(Records drawn from a dataset)
---
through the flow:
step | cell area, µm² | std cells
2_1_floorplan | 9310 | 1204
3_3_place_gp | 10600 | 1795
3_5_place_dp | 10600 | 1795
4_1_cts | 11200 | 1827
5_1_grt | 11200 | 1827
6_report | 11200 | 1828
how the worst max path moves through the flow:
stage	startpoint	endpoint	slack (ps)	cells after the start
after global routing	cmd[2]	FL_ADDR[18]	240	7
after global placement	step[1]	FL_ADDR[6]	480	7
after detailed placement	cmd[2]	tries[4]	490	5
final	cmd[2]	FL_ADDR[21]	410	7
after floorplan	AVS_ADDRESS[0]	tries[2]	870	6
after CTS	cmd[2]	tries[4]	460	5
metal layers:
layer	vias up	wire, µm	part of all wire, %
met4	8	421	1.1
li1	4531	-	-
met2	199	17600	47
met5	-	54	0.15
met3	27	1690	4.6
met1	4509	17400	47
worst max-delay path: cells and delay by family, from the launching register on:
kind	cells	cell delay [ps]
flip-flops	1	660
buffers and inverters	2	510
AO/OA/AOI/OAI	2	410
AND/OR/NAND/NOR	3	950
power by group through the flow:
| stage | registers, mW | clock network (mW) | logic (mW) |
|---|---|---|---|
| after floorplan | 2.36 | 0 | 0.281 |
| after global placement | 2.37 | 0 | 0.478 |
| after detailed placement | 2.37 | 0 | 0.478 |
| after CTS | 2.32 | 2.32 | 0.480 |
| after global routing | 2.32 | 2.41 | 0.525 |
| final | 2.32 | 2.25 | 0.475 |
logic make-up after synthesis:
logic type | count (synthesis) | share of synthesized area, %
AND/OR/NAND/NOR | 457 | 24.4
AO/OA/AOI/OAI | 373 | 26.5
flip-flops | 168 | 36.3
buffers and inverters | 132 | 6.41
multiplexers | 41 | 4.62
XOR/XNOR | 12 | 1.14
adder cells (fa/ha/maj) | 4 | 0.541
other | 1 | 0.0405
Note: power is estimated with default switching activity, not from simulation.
==> src/pkg/ecb_defines.svh <==
/*
 * Register offset, field positions and reset value of the canceller B
 * first control register, and the control-port widths.
 * Assumes inclusion by bare name from the design files.
 */
`ifndef ECB_DEFINES_SVH
`define ECB_DEFINES_SVH

`define ECB_ADDR_W 8
`define ECB_DATA_W 8
`define ECB_CTRL1_ADDR 8'h20
`define ECB_CTRL1_RESET 8'h02
`define ECB_BIT_INIT 7
`define ECB_BIT_NOISE_OFF 6
`define ECB_BIT_B2B 5
`define ECB_BIT_PAD 4
`define ECB_BIT_BYPASS 3
`define ECB_BIT_FREEZE 2
`define ECB_BIT_RSV1 1
`define ECB_BIT_RSV0 0
`define ECB_UNMAPPED_READ 8'h00

`endif

==> src/pkg/ecb_pkg.sv <==
/*
 * Types shared by the canceller B control register bank.
 * Assumes the defines header supplies widths.
 */
`include "ecb_defines.svh"

package ecb_pkg;

    // Decoded control fields; bit 7 is not stored since it self-clears.
    typedef struct packed {
        logic noise_inject_off;
        logic back_to_back_mode;
        logic pad;
        logic bypass;
        logic adapt_freeze;
        logic rsv1;
        logic rsv0;
    } ecb_ctrl_t;

    // Mode of the canceller as seen by the signal path.
    typedef enum logic [1:0] {
        ECB_MODE_ADAPT,
        ECB_MODE_FROZEN,
        ECB_MODE_BYPASS
    } ecb_mode_t;

endpackage : ecb_pkg

==> src/rtl/ecb_ctrl_one.sv <==
/*
 * Control register 1 of echo canceller B, with the steering levels it
 * drives into the signal path. Assumes a plain register port on clk_sys
 * and a synchronous active-low reset; the signal path lies outside.
 */
`timescale 1ns/1ps
`default_nettype none

module ecb_ctrl_one
    import ecb_pkg::*;
(
    input wire logic clk_sys,
    input wire logic rst_b,
    input wire logic [`ECB_ADDR_W-1:0] reg_addr,
    input wire logic [`ECB_DATA_W-1:0] reg_wdata,
    input wire logic reg_wr,
    input wire logic reg_rd,
    output logic [`ECB_DATA_W-1:0] reg_rdata,
    output logic back_to_back_mode,
    output logic noise_inject_off,
    output logic rx_pad_on,
    output logic path_bypass,
    output logic coef_clear,
    output logic adapt_enable,
    output ecb_mode_t mode
);

    // All state of the block.
    typedef struct packed {
        ecb_ctrl_t ctrl;
        logic [`ECB_DATA_W-1:0] rdata;
        logic coef_clear;
        logic adapt_enable;
        ecb_mode_t mode;
    } ecb_state_t;

    ecb_state_t st;
    ecb_state_t next_st;
    ecb_ctrl_t next_ctrl;
    ecb_ctrl_t reset_ctrl;
    logic [`ECB_DATA_W-1:0] reset_word;
    logic init_req;
    logic dec_clear;
    logic dec_adapt;
    ecb_mode_t dec_mode;
    logic hit;

    // Reset image of the stored fields, bit 7 dropped.
    // The power-up word is cut on purpose: bit 7 is never stored.
    assign reset_word = `ECB_CTRL1_RESET;
    assign reset_ctrl = reset_word[`ECB_BIT_NOISE_OFF:`ECB_BIT_RSV0];
    assign hit = (reg_addr == `ECB_CTRL1_ADDR);
    assign init_req = reg_wr & hit & reg_wdata[`ECB_BIT_INIT];

    // The decoder sees the value being written so decoded outputs change at the same edge as the stored fields.
    ecb_mode_decode u_decode (
        .ctrl(next_ctrl),
        .init_req(init_req),
        .coef_clear(dec_clear),
        .adapt_enable(dec_adapt),
        .mode(dec_mode)
    );

    // Register write, read and self-clearing initialisation.
    always_comb begin
        next_ctrl = st.ctrl;
        if (init_req) begin
            next_ctrl = reset_ctrl;
        end else if (reg_wr && hit) begin
            // Reserved bits are stored as written; software keeps 1 and 0 there.
            next_ctrl = ecb_ctrl_t'(reg_wdata[`ECB_BIT_NOISE_OFF:`ECB_BIT_RSV0]);
        end
        next_st = st;
        next_st.ctrl = next_ctrl;
        next_st.coef_clear = dec_clear;
        next_st.adapt_enable = dec_adapt;
        next_st.mode = dec_mode;
        // Bit 7 always reads 0 because initialisation completes in one cycle.
        if (reg_rd && hit) begin
            next_st.rdata = {1'b0, st.ctrl};
        end else begin
            next_st.rdata = `ECB_UNMAPPED_READ;
        end
    end

    // Single state register with synchronous reset: fields to the power-up value, coef_clear set and adapt_enable cleared.
    always_ff @(posedge clk_sys) begin
        if (!rst_b) begin
            next_st_reset_apply: begin
                st.ctrl <= reset_ctrl;
                st.rdata <= `ECB_UNMAPPED_READ;
                st.coef_clear <= 1'b1;
                st.adapt_enable <= 1'b0;
                st.mode <= ECB_MODE_ADAPT;
            end
        end else begin
            st <= next_st;
        end
    end

    // Outputs come straight from the state register.
    assign reg_rdata = st.rdata;
    assign back_to_back_mode = st.ctrl.back_to_back_mode;
    assign noise_inject_off = st.ctrl.noise_inject_off;
    assign rx_pad_on = st.ctrl.pad;
    assign path_bypass = st.ctrl.bypass;
    assign coef_clear = st.coef_clear;
    assign adapt_enable = st.adapt_enable;
    assign mode = st.mode;

endmodule // ecb_ctrl_one

`default_nettype wire

==> src/rtl/ecb_mode_decode.sv <==
/*
 * Decodes the stored control fields into the steering levels that the
 * signal path uses. Purely combinational; the top registers its outputs.
 */
`timescale 1ns/1ps
`default_nettype none

module ecb_mode_decode
    import ecb_pkg::*;
(
    input wire ecb_ctrl_t ctrl,
    input wire logic init_req,
    output logic coef_clear,
    output logic adapt_enable,
    output ecb_mode_t mode
);

    // Bypass dominates freeze, because bypass also zeroes the coefficients.
    always_comb begin
        coef_clear = ctrl.bypass | init_req;
        adapt_enable = ~ctrl.bypass & ~ctrl.adapt_freeze & ~init_req;
        if (ctrl.bypass) begin
            mode = ECB_MODE_BYPASS;
        end else if (ctrl.adapt_freeze) begin
            mode = ECB_MODE_FROZEN;
        end else begin
            mode = ECB_MODE_ADAPT;
        end
    end

endmodule // ecb_mode_decode

`default_nettype wire

==> config.mk <==
export PLATFORM = sky130hd
export DESIGN_NAME = ecb_ctrl_one
export DESIGN_NICKNAME = d
export VERILOG_FILES = /design/src/pkg/ecb_pkg.sv /design/src/rtl/ecb_ctrl_one.sv /design/src/rtl/ecb_mode_decode.sv
export VERILOG_INCLUDE_DIRS = /design/src /design/src/pkg
export SDC_FILE = /design/constraint.sdc
export NUM_CORES = 1
export LEC_CHECK = 0
export BUFFER_PORTS_ARGS = -buffer_cell sky130_fd_sc_hd__buf_2
export CAP_MARGIN = 20
export CORE_MARGIN = 5
export CORE_UTILIZATION = 43
export DETAILED_ROUTE_END_ITERATION = 16
export GPL_TIMING_DRIVEN = 0
export PLACE_DENSITY = 0.73
export SLEW_MARGIN = 10
export SYNTH_ARGS = -nofsm -noshare
export SYNTH_HDL_FRONTEND = slang
export SYNTH_SLANG_ARGS = --single-unit
==> constraint.sdc <==
create_clock -name clk_sys -period 1.4 [get_ports clk_sys]
set_clock_uncertainty 0.15 [all_clocks]
set_input_delay 0.07 -clock clk_sys [delete_from_list [all_inputs] [get_ports clk_sys]]
set_output_delay 0.07 -clock clk_sys [all_outputs]
set_load 0.01 [all_outputs]
==> out/qor.csv <==
metric,value,unit
status,"complete, but fails checks",
failing checks,hold timing,
Area contributors post-synth,"dfxtp_1, mux2i_1, buf_4",
final setup fails,0,
Synth cell types,17,
CTS Buffer Depth,2,
YS warnings,0,
Yosys top cell area share,46.7,%
initial antenna violation count,0,
Root Buffer,clkbuf_4,
Pleak,0.555,nW
DRT Pass-1 Iters,4,
power per cell area,809,mW/mm^2
sequential-to-total area share from yosys stat,46.7,%
Iteration-0 DRC Markers,7,
crit path max fanout,2,
largest net degree at the start of global routing,11,
Yosys top cell by area,dfxtp_1,
Synth Cell Area,728,sq um
first-pass GRT wire length,2.80,mm
Peak Freq,0.851,GHz
fin. max-slew vios,0,
Mapped Nets,94,
Synth Instances,74,
final setup TNS,0,ns
fraction of layout cells with a size suffix above 1,45.0,%
GRT Total Usage,14.5,%
Final ANT Viol Nets,0,
"Hold Vio Cnt, Final",1,
Top Ports,36,
crit path DAT,1.25,ns
vias in the first global route,669,
Placer Congestion,0.679,
register bit total from synthesis,17,
DRC,0,
Die Y,51.2,microns
CP Class,input pin to flop,
PortBufs,34,
post-DP HPWL,1.11,mm
ant diodes,0,
Clock Latency Late Sink,0.29,ns
Via-to-Cell Ratio,4.71,
clock-pin slew on the worst setup and hold paths,0.09,ns
row count,14,
Final #Nets,141,
CP Capture Type,flop,
"wirelength, routed",1.51,mm
worst min path class,input pin to flop,
"Remaining Overflow, GRT",0,
TritonCTS buffer count,3,
fin crit share,83.9,%
wire length per cell,11.1,microns
Vias,640,
"Data required, critical path",1.47,ns
H-tree lvl count,1,
Starting Density,46.7,%
Largest register FFs,7,
CTS tree,built,
Tmin final,1.18,ns
average cell area after synthesis,9.84,sq um
max-cap violations,0,
Peak VDD IR,0.435,mV
die area,0.00262,sq mm
Layout area overhead,41.1,%
core area,0.00156,sq mm
clock sink count,17,
total setup buffers inserted after CTS,0,
Final Hold Slack,-0.0153,ns
Worst Setup Start Kind,input pin,
chip width,51.2,microns
RSZ-0062 raised after global routing,false,
==> routing by layer <==
layer  up-vias  routed length [microns]  track usage [%]
li1        322                        -                -
met1       289                      559             15.4
met2        24                      784             25.8
met3         5                      107             2.03
met4         0                       53             10.8
met5         -                        0                0
==> worst max-delay path, stage by stage <==
cell and delay, ns:
buf_2 0.10, dlygate4sd3_1 0.58, nor3b_1 0.28, nand2_1 0.09, mux2i_1 0.12
==> cells in the mapped netlist <==
| cell | count |
|---|---|
| nor3_1 | 1 |
| buf_6 | 1 |
| conb_1 | 1 |
| nand2b_1 | 1 |
| nor2_1 | 8 |
| nor3b_1 | 1 |
| nand3_1 | 2 |
| nor4b_4 | 1 |
| dfxtp_1 | 17 |
| mux2i_1 | 9 |
| nand2_1 | 14 |
| nor4_4 | 1 |
| nor2b_1 | 4 |
| buf_2 | 1 |
| or2_2 | 1 |
| buf_4 | 10 |
| mux2_4 | 1 |
==> power breakdown <==
part | total [W] | internal [W] | leakage, nW | switching [W]
sequential | 0.000487 | 0.000486 | 0.138 | 0.000000556
clock | 0.000256 | 0.000111 | 0.0150 | 0.000145
combinational | 0.0000882 | 0.0000522 | 0.403 | 0.0000360
==> per-stage QoR <==
step | instance area, sq um | cells | setup slack, ns | util [%] | total power, W
floorplan | 728 | 74 | 0.240 | - | 0.000528
global placement | 918 | 124 | 0.0776 | 58.9 | 0.000568
detailed placement | 918 | 124 | 0.0564 | 58.9 | 0.000569
CTS | 1030 | 137 | 0.0480 | 66.4 | 0.000838
global route | 1030 | 136 | 0.144 | 65.9 | 0.000870
finish | 1030 | 136 | 0.225 | 65.9 | 0.000831
==> cells by family after synthesis <==
kind of cell	Yosys count	share of synthesized area, %
simple gates	34	25.8
flops	17	46.7
buf+inv	12	12.5
mux	10	14.4
other cells	1	0.515
==> final timing paths <==
check	startpoint	to	slack (ns)	cells past startpoint
setup / recovery	reg_wdata[7]	mode[0]	0.22	5
hold / removal	rst_b	st[13]	-0.02	4
setup reg to reg	path_bypass	adapt_enable	0.29	3
hold reg to reg	st[13]	reg_rdata[1]	0.28	2
==> area by class of cell <==
class / instances / area, sq um
multi-input combinational: 45 / 299
tap: 16 / 20.0
timing repair buffer: 42 / 250
clock buffer: 4 / 26.3
fill: 138 / 532
sequential: 17 / 340
buffer: 12 / 91.3
==> layout by cell type, fill, tap and decap left out, drive strengths merged <==
cell type	instances
mux2	1
dfxtp	17
nor3	1
nand2b	1
nand2	14
nor2b	4
nor4b	1
conb	1
nor3b	1
nor4	1
buf	46
or2	1
mux2i	9
nand3	2
nor2	8
clkbuf	4
dlygate4sd3	8
==> repair_timing <==
| item | in CTS | in global routing |
|---|---|---|
| endpoints found under the hold margin | 9 | 0 |
| hold buffers | 9 | 0 |
| gates resized for setup | 0 | 1 |
| endpoints found under the setup margin | 0 | 2 |
(Power assumes the default switching activity.)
---
Among the entries above, the line containing "after detailed placement |", the line containing "other | 1 | 0.0405", and all lines between them are to be restated word for word; nothing else belongs in the reply.

→ Written response:
| after detailed placement | 2.37 | 0 | 0.478 |
| after CTS | 2.32 | 2.32 | 0.480 |
| after global routing | 2.32 | 2.41 | 0.525 |
| final | 2.32 | 2.25 | 0.475 |
logic make-up after synthesis:
logic type | count (synthesis) | share of synthesized area, %
AND/OR/NAND/NOR | 457 | 24.4
AO/OA/AOI/OAI | 373 | 26.5
flip-flops | 168 | 36.3
buffers and inverters | 132 | 6.41
multiplexers | 41 | 4.62
XOR/XNOR | 12 | 1.14
adder cells (fa/ha/maj) | 4 | 0.541
other | 1 | 0.0405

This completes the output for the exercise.